▼▼▼

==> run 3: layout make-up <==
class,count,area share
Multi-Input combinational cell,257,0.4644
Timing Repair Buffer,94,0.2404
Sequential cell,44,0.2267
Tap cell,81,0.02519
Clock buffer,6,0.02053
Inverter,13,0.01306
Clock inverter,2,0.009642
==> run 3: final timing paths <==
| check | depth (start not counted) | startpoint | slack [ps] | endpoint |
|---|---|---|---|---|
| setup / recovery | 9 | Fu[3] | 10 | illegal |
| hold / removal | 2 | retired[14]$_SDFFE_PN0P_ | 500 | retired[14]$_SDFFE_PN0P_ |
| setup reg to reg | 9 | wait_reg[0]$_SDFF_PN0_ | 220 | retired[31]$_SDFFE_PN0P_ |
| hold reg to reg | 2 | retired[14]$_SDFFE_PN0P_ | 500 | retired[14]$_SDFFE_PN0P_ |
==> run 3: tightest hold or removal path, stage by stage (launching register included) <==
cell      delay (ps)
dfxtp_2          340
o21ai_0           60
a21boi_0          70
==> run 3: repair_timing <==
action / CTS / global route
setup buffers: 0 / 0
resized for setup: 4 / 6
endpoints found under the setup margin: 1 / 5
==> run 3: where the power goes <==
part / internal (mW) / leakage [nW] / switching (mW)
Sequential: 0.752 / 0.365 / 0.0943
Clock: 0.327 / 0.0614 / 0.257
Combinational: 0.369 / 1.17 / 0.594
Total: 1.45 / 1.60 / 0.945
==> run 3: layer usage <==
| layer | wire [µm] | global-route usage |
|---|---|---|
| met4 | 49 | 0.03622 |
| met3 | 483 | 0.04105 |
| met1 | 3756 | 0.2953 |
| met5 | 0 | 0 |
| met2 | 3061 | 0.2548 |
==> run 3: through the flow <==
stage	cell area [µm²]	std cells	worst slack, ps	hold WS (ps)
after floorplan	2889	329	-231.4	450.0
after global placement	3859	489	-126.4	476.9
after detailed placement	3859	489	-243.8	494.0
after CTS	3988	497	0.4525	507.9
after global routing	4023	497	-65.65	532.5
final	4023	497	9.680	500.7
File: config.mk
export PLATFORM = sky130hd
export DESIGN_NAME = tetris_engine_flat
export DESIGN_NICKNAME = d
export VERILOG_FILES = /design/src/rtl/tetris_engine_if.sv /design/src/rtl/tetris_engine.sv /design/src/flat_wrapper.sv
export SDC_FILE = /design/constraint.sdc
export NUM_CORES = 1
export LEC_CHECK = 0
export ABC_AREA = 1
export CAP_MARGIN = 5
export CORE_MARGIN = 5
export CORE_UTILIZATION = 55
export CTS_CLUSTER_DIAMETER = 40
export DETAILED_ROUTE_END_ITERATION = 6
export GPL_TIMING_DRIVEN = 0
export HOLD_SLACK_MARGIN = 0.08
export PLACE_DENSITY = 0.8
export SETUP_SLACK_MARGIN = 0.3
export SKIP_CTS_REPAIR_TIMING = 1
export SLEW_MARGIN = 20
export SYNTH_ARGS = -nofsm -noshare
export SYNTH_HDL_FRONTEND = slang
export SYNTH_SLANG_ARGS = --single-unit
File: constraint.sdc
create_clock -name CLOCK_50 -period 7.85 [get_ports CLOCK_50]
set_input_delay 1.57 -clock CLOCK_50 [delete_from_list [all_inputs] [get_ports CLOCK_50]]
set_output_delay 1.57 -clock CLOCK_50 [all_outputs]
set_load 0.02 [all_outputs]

▲▲▲
▼▼▼

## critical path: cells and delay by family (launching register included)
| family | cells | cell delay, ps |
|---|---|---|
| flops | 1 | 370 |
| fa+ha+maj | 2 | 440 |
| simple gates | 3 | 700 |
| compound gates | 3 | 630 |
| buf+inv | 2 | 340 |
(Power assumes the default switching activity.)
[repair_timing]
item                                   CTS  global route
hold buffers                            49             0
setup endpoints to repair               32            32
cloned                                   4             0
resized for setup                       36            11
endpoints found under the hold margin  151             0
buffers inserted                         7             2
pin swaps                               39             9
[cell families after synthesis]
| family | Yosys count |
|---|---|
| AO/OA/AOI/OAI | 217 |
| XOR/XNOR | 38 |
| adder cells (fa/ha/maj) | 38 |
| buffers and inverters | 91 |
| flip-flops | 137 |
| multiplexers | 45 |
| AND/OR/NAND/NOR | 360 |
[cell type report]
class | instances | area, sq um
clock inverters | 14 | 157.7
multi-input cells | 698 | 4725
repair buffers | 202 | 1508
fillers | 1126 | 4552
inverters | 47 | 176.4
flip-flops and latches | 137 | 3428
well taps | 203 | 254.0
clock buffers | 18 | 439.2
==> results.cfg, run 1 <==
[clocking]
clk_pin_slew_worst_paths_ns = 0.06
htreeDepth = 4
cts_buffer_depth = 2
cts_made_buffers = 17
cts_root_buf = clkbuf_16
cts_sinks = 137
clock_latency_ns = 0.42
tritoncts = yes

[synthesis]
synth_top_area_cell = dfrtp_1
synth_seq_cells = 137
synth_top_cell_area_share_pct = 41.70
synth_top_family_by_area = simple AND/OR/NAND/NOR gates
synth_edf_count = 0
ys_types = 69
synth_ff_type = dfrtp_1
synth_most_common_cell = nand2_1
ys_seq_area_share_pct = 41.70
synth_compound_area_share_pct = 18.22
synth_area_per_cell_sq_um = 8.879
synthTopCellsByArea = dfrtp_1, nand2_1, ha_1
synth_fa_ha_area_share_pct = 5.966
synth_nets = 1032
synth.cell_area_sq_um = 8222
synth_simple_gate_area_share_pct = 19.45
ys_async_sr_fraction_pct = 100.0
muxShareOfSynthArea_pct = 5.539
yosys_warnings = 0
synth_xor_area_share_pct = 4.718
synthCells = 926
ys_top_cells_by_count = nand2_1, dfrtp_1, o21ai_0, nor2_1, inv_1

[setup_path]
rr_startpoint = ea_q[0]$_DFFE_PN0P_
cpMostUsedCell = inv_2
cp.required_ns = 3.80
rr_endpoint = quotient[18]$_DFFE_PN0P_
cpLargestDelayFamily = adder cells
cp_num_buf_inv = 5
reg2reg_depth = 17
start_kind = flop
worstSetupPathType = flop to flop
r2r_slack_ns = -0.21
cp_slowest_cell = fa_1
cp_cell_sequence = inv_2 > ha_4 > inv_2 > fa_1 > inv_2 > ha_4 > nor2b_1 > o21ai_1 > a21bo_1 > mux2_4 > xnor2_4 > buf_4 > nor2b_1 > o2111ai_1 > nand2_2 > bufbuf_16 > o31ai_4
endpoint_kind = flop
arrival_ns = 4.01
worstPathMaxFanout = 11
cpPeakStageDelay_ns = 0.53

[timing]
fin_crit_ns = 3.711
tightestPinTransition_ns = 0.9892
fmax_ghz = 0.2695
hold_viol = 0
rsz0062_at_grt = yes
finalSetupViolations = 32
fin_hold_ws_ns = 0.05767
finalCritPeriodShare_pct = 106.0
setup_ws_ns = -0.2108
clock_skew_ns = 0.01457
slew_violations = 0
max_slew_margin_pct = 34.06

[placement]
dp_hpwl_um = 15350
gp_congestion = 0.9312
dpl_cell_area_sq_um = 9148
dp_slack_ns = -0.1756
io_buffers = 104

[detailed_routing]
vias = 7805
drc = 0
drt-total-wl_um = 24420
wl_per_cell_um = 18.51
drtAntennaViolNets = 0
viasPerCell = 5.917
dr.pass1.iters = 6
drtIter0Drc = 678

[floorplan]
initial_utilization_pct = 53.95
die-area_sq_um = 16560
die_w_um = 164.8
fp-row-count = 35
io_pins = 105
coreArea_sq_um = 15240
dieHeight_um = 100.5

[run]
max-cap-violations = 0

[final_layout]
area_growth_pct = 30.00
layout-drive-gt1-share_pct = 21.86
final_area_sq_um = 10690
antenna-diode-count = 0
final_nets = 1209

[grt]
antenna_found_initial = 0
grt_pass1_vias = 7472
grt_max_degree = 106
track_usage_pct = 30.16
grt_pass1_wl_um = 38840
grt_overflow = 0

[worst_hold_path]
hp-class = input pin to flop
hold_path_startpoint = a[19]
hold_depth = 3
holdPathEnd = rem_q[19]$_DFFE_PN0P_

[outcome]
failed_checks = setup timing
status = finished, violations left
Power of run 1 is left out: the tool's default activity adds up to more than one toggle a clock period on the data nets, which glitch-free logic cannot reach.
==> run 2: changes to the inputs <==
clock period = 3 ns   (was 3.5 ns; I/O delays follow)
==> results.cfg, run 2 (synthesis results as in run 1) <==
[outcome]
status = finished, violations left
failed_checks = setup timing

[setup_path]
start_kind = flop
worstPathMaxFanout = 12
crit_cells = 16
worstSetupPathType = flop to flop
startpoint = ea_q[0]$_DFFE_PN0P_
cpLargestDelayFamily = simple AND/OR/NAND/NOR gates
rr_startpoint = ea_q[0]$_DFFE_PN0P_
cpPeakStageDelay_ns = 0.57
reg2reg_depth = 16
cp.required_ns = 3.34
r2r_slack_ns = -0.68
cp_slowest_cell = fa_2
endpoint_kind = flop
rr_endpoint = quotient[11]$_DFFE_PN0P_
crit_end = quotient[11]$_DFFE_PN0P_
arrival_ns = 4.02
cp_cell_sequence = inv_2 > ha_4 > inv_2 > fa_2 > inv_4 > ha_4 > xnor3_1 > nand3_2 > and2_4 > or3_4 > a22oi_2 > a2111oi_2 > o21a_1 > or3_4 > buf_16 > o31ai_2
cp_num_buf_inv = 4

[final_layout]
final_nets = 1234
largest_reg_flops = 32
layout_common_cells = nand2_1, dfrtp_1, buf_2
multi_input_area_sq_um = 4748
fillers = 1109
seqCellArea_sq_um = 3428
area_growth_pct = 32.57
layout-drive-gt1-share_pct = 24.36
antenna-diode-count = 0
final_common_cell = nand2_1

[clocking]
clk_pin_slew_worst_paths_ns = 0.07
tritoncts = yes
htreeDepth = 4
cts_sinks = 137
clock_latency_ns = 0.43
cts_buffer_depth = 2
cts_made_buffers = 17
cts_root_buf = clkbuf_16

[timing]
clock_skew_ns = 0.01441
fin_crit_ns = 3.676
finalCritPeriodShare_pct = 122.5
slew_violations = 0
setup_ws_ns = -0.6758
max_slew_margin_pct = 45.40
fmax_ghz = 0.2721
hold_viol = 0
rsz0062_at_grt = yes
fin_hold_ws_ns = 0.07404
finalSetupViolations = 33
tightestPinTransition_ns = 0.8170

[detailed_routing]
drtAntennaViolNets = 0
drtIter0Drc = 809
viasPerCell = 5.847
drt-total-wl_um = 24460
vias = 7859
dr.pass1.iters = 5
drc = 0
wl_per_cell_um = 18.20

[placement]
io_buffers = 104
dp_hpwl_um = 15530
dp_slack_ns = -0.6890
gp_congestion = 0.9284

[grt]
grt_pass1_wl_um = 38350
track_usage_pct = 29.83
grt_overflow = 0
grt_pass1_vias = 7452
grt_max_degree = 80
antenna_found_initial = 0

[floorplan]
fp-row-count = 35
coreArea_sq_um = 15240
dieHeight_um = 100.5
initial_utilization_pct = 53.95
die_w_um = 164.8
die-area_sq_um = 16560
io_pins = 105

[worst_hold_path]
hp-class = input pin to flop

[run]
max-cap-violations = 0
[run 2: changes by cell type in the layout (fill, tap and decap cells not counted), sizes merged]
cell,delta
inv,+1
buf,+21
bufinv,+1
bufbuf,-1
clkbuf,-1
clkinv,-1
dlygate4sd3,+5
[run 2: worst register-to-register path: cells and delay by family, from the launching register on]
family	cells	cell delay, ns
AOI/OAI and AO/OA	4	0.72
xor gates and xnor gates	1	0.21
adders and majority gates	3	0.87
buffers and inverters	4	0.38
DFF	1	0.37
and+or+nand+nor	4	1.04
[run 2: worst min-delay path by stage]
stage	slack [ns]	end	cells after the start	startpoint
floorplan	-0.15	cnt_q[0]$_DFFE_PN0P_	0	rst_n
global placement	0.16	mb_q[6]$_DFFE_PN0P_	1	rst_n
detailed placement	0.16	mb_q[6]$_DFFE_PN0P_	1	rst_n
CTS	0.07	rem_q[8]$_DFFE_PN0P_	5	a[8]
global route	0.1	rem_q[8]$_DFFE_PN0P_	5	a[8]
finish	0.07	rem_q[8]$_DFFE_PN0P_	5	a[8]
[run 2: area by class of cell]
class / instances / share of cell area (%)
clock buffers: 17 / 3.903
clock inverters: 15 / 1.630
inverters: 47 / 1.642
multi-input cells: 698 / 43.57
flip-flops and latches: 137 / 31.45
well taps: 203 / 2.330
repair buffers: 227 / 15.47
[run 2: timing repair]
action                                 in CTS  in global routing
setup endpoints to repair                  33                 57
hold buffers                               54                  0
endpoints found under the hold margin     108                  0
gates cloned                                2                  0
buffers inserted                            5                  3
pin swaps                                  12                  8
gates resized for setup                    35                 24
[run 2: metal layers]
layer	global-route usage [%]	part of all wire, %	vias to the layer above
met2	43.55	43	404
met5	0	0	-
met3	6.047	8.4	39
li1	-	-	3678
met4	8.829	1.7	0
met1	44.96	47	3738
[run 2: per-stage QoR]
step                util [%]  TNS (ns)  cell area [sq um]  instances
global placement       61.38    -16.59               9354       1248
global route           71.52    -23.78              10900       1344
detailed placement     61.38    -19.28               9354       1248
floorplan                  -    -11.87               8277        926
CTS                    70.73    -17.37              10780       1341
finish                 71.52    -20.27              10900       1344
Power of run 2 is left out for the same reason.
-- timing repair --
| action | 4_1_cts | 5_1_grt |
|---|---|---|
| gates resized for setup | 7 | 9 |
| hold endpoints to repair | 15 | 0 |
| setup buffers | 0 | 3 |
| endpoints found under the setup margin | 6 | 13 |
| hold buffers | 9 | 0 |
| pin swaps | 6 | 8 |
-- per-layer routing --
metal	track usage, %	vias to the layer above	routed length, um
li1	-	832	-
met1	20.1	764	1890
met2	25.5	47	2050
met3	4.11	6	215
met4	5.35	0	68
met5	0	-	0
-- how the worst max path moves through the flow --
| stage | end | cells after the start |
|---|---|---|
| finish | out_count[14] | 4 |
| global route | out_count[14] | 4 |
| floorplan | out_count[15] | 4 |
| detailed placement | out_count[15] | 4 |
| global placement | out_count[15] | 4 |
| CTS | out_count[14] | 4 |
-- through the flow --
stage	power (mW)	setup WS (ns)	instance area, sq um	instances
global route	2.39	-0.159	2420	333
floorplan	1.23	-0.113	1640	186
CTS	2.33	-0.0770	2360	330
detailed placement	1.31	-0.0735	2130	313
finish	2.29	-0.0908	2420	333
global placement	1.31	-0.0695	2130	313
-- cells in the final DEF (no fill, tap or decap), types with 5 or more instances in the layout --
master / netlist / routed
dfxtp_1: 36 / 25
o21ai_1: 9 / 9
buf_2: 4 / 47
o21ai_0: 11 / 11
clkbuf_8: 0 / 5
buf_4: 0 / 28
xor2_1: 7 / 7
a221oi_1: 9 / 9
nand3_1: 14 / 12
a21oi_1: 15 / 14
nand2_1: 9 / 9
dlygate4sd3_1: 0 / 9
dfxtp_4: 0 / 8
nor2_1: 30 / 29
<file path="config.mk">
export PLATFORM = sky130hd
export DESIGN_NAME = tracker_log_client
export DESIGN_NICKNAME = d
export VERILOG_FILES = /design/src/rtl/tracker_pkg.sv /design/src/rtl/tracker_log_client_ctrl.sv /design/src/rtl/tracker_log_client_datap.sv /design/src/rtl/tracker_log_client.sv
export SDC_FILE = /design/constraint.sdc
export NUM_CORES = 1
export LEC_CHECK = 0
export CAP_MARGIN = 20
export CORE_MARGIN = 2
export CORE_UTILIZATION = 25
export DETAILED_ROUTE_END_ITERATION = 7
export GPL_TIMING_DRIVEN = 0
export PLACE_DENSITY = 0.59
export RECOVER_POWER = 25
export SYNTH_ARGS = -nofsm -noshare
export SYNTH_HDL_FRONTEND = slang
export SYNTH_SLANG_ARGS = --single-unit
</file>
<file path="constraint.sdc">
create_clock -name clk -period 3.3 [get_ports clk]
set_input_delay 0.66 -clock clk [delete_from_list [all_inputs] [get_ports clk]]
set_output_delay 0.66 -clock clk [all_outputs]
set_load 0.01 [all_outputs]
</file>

▲▲▲

About this exercise: Reproduce only the lines above, starting at the line with "part / internal" and ending at the line with "met5 | 0 | 0 |", exactly as written.

Exercise result:
part / internal (mW) / leakage [nW] / switching (mW)
Sequential: 0.752 / 0.365 / 0.0943
Clock: 0.327 / 0.0614 / 0.257
Combinational: 0.369 / 1.17 / 0.594
Total: 1.45 / 1.60 / 0.945
==> run 3: layer usage <==
| layer | wire [µm] | global-route usage |
|---|---|---|
| met4 | 49 | 0.03622 |
| met3 | 483 | 0.04105 |
| met1 | 3756 | 0.2953 |
| met5 | 0 | 0 |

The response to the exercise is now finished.